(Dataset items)
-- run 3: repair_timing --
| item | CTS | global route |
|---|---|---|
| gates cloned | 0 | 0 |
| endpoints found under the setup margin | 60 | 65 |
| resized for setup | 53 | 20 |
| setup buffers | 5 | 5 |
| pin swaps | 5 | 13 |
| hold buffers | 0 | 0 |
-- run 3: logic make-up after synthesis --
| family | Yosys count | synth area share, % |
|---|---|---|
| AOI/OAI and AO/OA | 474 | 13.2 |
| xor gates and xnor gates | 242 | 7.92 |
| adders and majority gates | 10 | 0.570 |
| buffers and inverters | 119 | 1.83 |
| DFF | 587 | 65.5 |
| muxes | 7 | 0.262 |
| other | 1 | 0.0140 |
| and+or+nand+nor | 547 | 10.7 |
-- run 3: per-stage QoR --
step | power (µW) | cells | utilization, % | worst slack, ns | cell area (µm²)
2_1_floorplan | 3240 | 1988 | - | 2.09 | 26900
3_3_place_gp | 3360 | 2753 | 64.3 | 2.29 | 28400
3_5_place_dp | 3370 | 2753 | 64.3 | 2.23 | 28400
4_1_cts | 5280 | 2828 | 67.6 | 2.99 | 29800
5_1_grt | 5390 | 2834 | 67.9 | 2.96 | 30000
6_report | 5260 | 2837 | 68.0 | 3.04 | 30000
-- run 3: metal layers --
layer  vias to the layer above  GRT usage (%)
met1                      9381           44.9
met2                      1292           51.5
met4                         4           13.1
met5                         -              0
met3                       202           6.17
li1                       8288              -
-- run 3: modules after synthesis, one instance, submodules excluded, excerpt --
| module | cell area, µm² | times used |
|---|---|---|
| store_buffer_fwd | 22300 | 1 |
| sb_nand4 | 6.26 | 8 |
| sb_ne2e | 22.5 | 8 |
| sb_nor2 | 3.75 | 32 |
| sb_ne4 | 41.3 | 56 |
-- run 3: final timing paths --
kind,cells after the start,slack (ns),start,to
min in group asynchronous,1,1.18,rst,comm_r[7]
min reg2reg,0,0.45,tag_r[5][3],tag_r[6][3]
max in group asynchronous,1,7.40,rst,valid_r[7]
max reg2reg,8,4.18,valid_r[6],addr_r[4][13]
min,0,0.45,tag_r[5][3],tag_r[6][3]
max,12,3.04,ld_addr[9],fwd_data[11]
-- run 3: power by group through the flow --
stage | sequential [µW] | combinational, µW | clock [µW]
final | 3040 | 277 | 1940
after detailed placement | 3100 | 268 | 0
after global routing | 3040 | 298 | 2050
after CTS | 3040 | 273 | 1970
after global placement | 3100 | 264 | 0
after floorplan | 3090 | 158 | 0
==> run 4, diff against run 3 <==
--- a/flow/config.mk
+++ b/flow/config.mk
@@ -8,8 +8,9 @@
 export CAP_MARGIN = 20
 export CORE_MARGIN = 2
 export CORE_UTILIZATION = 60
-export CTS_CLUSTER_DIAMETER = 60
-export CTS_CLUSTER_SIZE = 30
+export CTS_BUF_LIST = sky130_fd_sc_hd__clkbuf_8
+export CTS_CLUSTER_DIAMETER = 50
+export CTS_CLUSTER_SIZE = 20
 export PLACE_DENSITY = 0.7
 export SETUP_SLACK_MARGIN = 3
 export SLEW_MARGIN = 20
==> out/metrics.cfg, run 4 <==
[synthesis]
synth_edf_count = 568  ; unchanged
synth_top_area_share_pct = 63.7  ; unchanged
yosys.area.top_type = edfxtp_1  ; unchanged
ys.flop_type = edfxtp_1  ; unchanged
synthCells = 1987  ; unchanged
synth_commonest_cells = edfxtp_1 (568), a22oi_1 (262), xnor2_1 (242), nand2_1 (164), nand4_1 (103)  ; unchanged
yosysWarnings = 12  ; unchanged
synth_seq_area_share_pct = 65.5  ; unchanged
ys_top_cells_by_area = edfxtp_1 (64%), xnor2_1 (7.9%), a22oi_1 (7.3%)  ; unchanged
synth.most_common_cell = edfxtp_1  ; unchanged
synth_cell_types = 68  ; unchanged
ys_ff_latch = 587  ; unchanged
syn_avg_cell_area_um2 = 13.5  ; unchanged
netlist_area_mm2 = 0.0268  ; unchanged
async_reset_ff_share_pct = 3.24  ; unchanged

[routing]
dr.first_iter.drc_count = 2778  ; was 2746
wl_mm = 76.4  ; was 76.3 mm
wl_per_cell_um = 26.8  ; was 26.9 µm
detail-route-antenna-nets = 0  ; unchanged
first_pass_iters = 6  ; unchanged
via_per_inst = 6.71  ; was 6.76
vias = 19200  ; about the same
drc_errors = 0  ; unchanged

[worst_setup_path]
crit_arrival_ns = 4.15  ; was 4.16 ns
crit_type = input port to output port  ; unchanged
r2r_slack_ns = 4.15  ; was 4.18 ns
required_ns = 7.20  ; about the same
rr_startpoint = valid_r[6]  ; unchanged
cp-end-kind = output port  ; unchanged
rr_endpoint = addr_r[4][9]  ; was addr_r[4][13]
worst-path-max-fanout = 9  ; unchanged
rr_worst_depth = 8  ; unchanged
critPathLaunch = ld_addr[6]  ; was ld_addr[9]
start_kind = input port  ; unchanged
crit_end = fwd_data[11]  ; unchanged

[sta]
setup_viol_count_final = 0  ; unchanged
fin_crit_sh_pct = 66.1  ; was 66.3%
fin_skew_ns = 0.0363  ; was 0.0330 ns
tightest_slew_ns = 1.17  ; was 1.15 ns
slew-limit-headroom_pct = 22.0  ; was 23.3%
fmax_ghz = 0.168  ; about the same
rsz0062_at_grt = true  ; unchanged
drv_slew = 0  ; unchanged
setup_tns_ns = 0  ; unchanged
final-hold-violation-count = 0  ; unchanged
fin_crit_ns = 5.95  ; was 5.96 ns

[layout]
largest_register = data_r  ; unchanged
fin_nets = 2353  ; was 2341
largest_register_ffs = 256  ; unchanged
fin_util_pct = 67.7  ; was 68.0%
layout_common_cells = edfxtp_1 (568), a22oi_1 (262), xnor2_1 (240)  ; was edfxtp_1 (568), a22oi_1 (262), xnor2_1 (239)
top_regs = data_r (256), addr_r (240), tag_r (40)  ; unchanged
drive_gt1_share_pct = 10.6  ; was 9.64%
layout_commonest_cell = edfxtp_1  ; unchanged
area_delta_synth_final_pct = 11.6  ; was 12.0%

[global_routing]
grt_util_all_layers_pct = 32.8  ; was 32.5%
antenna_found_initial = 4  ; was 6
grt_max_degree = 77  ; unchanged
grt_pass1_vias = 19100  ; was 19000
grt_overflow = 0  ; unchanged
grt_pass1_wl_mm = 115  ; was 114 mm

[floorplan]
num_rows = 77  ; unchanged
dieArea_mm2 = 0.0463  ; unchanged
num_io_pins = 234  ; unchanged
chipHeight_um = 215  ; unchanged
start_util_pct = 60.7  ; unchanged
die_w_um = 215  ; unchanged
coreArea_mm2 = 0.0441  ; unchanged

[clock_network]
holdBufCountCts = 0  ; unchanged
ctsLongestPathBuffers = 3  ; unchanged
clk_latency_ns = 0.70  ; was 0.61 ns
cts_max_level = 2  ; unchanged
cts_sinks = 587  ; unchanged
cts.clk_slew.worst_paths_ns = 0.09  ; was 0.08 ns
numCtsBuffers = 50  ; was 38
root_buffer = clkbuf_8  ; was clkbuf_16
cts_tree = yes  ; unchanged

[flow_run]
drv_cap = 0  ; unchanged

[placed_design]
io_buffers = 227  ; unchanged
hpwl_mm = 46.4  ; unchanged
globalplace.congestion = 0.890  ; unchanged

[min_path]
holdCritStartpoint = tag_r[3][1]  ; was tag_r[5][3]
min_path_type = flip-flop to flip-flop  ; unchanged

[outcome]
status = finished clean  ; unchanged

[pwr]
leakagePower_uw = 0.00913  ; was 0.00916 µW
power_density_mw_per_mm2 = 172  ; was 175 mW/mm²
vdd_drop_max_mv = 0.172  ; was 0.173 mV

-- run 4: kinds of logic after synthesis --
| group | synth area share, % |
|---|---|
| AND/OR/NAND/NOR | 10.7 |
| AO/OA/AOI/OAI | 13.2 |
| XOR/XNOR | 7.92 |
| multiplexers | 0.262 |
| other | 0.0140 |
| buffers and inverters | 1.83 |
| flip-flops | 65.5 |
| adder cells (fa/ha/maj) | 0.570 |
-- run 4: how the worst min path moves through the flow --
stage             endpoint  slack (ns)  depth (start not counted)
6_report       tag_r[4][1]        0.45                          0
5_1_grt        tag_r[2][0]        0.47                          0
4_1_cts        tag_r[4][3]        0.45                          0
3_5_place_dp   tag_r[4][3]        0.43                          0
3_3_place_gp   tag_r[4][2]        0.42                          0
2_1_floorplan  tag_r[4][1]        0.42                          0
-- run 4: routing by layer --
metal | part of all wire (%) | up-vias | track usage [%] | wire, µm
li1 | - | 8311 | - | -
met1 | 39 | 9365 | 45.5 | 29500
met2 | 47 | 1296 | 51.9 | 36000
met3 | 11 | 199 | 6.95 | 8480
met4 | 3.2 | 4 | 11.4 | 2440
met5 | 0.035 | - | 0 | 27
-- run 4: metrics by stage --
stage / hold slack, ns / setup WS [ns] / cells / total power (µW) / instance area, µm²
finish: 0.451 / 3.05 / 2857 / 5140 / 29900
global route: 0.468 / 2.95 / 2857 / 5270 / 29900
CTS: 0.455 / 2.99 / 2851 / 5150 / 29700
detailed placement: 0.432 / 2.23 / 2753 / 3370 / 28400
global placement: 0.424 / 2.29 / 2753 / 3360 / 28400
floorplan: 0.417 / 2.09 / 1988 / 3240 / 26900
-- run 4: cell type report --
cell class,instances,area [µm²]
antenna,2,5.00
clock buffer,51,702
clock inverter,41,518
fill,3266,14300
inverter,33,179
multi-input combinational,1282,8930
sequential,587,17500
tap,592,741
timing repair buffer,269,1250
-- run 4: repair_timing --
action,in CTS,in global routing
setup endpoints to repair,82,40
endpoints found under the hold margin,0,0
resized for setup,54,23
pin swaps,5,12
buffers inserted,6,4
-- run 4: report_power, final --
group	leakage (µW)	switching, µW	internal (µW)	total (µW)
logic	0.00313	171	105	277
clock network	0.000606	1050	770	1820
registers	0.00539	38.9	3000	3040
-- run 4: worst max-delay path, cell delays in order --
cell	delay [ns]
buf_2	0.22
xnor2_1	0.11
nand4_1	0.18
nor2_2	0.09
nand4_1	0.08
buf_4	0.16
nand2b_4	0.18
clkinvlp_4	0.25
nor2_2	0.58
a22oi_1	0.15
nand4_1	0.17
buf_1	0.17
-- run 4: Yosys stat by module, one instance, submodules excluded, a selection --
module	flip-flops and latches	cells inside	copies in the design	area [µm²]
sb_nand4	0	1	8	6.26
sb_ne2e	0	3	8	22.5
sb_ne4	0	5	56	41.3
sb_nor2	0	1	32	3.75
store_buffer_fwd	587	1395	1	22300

Brief: Tell how many lines in the data include the string "flip". Reply with the number and no other text.

Task answer: 3